Problem requirements: Determine how many lines below contain the string "merged" and give that number without anything else.

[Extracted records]
* * *
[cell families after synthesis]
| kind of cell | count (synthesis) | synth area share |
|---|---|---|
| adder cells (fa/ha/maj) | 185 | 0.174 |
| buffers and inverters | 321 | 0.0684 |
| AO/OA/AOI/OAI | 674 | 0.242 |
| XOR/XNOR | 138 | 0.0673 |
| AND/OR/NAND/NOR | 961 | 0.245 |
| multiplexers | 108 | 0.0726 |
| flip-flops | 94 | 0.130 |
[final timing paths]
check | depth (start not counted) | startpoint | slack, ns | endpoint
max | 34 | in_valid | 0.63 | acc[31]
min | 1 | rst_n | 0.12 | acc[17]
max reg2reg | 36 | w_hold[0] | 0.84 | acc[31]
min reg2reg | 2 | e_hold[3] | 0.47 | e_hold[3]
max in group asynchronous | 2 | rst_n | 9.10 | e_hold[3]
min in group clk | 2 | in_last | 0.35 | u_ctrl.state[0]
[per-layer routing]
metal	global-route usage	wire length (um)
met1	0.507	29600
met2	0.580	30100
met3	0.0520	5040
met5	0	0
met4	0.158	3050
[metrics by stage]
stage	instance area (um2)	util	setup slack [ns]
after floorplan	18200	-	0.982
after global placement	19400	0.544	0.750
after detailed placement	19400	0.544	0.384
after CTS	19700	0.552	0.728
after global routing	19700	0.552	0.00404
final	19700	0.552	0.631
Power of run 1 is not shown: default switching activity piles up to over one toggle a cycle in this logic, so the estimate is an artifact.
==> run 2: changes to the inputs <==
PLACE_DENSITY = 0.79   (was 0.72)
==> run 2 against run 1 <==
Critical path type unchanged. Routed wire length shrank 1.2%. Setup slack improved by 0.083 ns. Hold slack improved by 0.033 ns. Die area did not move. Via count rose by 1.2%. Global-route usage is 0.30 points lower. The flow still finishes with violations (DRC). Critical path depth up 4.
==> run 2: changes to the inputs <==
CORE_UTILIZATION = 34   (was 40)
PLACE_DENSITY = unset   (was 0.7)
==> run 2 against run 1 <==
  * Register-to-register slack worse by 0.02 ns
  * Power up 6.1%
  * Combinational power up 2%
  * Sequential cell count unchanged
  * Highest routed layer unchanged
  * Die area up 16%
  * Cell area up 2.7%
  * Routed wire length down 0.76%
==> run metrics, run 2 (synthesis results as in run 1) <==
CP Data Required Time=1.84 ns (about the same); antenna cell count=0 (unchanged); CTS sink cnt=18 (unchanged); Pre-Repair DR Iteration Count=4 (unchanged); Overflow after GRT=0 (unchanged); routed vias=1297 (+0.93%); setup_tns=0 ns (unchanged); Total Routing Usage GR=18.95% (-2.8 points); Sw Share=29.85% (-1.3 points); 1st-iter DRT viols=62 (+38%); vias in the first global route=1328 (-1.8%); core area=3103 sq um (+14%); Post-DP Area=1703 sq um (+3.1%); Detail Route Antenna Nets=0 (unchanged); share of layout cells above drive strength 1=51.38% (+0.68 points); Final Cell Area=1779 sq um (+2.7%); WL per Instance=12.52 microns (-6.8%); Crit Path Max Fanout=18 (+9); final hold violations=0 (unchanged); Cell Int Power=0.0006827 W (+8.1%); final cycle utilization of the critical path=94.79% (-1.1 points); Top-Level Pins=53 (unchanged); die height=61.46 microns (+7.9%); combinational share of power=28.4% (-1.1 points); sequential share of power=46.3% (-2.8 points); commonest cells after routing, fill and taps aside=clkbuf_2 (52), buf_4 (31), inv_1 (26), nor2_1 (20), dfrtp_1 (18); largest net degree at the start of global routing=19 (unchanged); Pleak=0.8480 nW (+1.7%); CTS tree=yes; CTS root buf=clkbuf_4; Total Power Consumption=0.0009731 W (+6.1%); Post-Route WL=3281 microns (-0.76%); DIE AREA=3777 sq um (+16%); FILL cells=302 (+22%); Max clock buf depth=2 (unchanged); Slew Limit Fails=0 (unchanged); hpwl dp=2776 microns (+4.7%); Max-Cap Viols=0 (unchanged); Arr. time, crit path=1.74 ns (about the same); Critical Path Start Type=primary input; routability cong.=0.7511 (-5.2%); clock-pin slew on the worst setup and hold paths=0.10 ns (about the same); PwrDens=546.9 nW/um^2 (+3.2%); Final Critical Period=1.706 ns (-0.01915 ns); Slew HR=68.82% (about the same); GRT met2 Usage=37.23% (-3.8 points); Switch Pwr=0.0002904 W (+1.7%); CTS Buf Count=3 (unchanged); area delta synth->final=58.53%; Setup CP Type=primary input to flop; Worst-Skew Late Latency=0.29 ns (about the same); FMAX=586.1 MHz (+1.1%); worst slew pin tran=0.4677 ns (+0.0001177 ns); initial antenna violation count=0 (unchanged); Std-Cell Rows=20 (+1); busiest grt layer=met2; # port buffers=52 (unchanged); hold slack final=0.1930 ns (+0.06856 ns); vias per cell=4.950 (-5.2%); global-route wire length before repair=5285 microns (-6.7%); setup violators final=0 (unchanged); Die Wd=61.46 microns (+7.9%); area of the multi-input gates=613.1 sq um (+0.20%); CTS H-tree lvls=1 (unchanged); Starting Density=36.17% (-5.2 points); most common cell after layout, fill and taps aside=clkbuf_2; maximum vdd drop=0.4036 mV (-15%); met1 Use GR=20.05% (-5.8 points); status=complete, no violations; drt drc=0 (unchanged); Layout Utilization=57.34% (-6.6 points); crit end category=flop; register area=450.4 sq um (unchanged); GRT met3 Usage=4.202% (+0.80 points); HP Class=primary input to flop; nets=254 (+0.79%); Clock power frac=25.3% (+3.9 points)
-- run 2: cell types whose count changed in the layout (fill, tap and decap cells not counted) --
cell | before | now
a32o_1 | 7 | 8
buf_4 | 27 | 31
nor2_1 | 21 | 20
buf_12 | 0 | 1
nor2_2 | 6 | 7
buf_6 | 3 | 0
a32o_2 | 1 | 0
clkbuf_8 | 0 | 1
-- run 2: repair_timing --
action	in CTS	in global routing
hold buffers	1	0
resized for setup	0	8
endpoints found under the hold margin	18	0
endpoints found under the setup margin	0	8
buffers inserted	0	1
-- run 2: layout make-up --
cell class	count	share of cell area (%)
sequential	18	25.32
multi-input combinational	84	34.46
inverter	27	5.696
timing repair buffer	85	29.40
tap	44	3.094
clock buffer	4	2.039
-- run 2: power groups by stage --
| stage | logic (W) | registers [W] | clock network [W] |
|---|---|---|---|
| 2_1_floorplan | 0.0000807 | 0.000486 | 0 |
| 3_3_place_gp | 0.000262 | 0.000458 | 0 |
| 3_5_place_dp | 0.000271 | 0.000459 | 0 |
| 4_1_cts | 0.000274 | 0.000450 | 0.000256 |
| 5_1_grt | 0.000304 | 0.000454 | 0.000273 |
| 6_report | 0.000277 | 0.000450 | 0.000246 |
* * *
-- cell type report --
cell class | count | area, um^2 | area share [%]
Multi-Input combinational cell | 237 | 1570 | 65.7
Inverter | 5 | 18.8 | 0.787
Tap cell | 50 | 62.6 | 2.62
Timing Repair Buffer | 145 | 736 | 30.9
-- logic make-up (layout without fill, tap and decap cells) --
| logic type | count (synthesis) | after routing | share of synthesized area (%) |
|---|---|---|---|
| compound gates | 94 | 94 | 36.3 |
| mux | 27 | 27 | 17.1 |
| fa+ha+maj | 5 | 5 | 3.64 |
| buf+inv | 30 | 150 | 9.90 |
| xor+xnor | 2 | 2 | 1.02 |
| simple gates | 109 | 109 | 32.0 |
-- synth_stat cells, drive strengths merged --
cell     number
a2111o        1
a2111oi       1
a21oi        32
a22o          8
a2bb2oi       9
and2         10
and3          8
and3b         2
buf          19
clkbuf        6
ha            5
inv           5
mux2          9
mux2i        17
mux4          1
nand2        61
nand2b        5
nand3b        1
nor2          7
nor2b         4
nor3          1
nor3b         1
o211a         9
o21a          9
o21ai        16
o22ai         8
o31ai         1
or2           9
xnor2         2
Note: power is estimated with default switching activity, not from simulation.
* * *
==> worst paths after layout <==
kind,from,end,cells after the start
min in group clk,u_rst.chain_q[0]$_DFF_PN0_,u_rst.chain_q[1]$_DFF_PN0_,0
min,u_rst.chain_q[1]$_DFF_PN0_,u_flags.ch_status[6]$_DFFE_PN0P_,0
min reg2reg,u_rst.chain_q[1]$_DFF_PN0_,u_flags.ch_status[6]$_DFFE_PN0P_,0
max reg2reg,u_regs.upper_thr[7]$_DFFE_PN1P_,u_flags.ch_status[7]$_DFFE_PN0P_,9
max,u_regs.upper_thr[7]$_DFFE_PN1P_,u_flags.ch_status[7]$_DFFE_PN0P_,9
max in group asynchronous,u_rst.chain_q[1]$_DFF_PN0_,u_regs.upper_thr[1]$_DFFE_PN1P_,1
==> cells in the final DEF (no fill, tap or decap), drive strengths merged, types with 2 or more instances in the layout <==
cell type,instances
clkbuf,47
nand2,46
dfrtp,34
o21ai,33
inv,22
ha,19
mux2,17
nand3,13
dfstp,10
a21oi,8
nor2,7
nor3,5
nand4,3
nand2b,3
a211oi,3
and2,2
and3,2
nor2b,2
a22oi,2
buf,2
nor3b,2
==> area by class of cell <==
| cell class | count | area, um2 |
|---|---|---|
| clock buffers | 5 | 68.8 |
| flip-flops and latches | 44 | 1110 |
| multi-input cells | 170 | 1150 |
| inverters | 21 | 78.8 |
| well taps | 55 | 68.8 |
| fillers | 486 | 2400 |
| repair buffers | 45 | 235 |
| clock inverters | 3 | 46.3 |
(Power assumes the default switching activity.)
* * *
Solution to this task: 2